Personal information
- Full name: Petter Gustafsson
- Date of birth: 16 September 1985 (age 40)
- Place of birth: Sweden
- Height: 1.79 m (5 ft 10+1⁄2 in)
- Positions: Full back; winger;

Youth career
- IFK Anderstorp

Senior career*
- Years: Team / Apps / (Gls)
- 2000–2004: Sunnanå SK
- 2005: Skellefteå AIK
- 2006–2008: Skellefteå FF
- 2009–2013: Djurgårdens IF / 114 / (5)
- 2014–2015: Åtvidabergs FF / 7 / (0)

= Petter Gustafsson =

Swedish retired footballer (born 1985)

Petter Gustafsson (born 16 September 1985) is a Swedish retired footballer who played as a defender.

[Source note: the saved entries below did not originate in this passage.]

[config.mk]
export PLATFORM = sky130hd
export DESIGN_NAME = glb_proc_apb
export DESIGN_NICKNAME = d
export VERILOG_FILES = /design/src/design/glb_pkg.sv /design/src/design/glb_proc_apb.sv
export SDC_FILE = /design/constraint.sdc
export NUM_CORES = 1
export LEC_CHECK = 0
export BUFFER_PORTS_ARGS = -buffer_cell sky130_fd_sc_hd__buf_4
export CORE_MARGIN = 8
export CORE_UTILIZATION = 40
export CTS_CLUSTER_DIAMETER = 50
export DETAILED_ROUTE_END_ITERATION = 16
export PLACE_DENSITY = 0.82
export SETUP_SLACK_MARGIN = 0.2
export SLEW_MARGIN = 20
export SYNTH_ARGS = -nofsm -noshare
export SYNTH_HDL_FRONTEND = slang
export SYNTH_SLANG_ARGS = --single-unit
[constraint.sdc]
create_clock -name clk -period 2.1 [get_ports clk]
set_clock_uncertainty 0.05 [all_clocks]
set_input_delay 0.21 -clock clk [delete_from_list [all_inputs] [get_ports clk]]
set_output_delay 0.21 -clock clk [all_outputs]
set_load 0.1 [all_outputs]
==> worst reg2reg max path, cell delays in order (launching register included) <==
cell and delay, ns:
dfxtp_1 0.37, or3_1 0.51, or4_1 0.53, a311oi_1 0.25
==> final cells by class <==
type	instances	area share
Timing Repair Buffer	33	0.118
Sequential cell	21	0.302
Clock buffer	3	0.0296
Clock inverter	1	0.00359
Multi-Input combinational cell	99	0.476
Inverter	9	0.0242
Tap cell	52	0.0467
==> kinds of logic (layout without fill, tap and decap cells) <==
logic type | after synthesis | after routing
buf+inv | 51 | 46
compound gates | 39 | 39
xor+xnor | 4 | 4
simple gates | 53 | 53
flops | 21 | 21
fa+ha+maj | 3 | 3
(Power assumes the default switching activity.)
==> config.mk <==
export PLATFORM = sky130hd
export DESIGN_NAME = controlGen
export DESIGN_NICKNAME = d
export VERILOG_FILES = /design/src/source/mipsPkg.sv /design/src/source/controlGen.sv
export VERILOG_INCLUDE_DIRS = /design/src /design/src/include
export SDC_FILE = /design/constraint.sdc
export NUM_CORES = 1
export LEC_CHECK = 0
export ABC_AREA = 1
export ABC_CLOCK_PERIOD_IN_PS = 1200
export CAP_MARGIN = 20
export CORE_AREA = 5 5 42 44
export DETAILED_ROUTE_END_ITERATION = 16
export DIE_AREA = 0 0 47 49
export DONT_BUFFER_PORTS = 1
export GPL_TIMING_DRIVEN = 0
export RECOVER_POWER = 100
export SYNTH_ARGS = -nofsm -noshare
export SYNTH_HDL_FRONTEND = slang
export SYNTH_SLANG_ARGS = --single-unit
==> constraint.sdc <==
create_clock -name vclk -period 1.2
set_clock_uncertainty 0.15 [all_clocks]
set_input_delay 0.24 -clock vclk [all_inputs]
set_output_delay 0.24 -clock vclk [all_outputs]
set_load 0.01 [all_outputs]
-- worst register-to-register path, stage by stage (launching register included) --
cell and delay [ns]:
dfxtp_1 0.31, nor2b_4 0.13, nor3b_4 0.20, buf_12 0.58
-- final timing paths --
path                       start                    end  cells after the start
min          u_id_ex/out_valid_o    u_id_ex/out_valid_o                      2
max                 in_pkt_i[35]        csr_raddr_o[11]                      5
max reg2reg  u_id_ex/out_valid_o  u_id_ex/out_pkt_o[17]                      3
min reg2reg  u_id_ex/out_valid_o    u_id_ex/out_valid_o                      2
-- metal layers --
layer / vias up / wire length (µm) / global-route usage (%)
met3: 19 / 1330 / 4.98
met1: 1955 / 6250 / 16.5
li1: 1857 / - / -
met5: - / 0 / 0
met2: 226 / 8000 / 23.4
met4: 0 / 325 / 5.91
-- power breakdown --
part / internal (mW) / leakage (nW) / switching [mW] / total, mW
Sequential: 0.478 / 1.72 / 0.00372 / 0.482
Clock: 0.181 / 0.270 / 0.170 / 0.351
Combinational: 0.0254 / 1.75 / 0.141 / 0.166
[src/fft_config.svh]
`ifndef FFT_CONFIG_SVH
`define FFT_CONFIG_SVH

// frame geometry.
`define FFT_POINTS 16
`define FFT_STAGES 4

// fixed-point format, twiddles share the sample width.
`define FFT_SAMPLE_W 24
`define FFT_FRAC_W 23

`endif

[src/fft_pkg.sv]
`default_nettype none

`include "fft_config.svh"

package fft_pkg;

	////////////////////////////////////////////////////////////
	// data types
	////////////////////////////////////////////////////////////
	typedef logic signed [`FFT_SAMPLE_W-1:0] sample_t;
	typedef logic [`FFT_SAMPLE_W-1:0] mag_t;

	typedef sample_t [`FFT_POINTS-1:0] frame_t; // indexed by sample or bin.
	typedef mag_t [`FFT_POINTS-1:0] mag_frame_t;

	typedef logic [$clog2(`FFT_STAGES)-1:0] stage_idx_t;

	typedef enum logic [1:0] {
		seq_idle,
		seq_compute,
		seq_emit
	} seq_state_t;

	////////////////////////////////////////////////////////////
	// twiddles W16^k, k = 0..7, Q1.23
	////////////////////////////////////////////////////////////
	localparam sample_t TWIDDLE_RE [`FFT_POINTS/2] = '{
		24'h7FFFFF, 24'h7641B3, 24'h5A827A, 24'h30FBC2,
		24'h000000, 24'hCF043E, 24'hA57D86, 24'h89BE4D
	};

	localparam sample_t TWIDDLE_IM [`FFT_POINTS/2] = '{
		24'h000000, 24'hCF043E, 24'hA57D86, 24'h89BE4D,
		24'h800000, 24'h89BE4D, 24'hA57D86, 24'hCF043E
	};

endpackage

`default_nettype wire

[src/fft_frame_buffer.sv]
`default_nettype none

`include "fft_config.svh"

module fft_frame_buffer
	import fft_pkg::*;
(
	input  logic   Clk,
	input  logic   Reset,
	input  logic   load,
	input  logic   advance,
	input  frame_t samples,
	input  frame_t nxt_re,
	input  frame_t nxt_im,
	output frame_t cur_re,
	output frame_t cur_im
);

	// reverse the low address bits of a sample index.
	function automatic int bit_rev(input int idx);
		int rev = 0;
		for (int b = 0; b < `FFT_STAGES; b++)
		begin
			if (idx[b])
				rev |= 1 << (`FFT_STAGES - 1 - b);
		end
		return rev;
	endfunction

	////////////////////////////////////////////////////////////
	// working frame, written in place
	////////////////////////////////////////////////////////////
	always_ff @(posedge Clk or posedge Reset)
	begin
		if (Reset)
		begin
			cur_re <= '0;
			cur_im <= '0;
		end
		else if (load)
		begin
			for (int i = 0; i < `FFT_POINTS; i++)
				cur_re[i] <= samples[bit_rev(i)];
			cur_im <= '0; // real input frame.
		end
		else if (advance)
		begin
			cur_re <= nxt_re;
			cur_im <= nxt_im;
		end
	end

	a_load_vs_advance: assert property (@(posedge Clk) disable iff (Reset)
		!(load && advance));

endmodule

`default_nettype wire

He scored 13 goals for his former team Skellefteå FF as winger during the 2008 season, but can also play fullback which has been his primary position in recent years. Gustafsson signed for Djurgården on 19 February 2009. He made his Allsvenskan debut on 6 April 2009 against Örebro SK. Petter scored his first goal in Allsvenskan against Elfsborg on 24 October 2010.

==Honours==
2008 player of the year Swedish football Division 2 Västerbotten.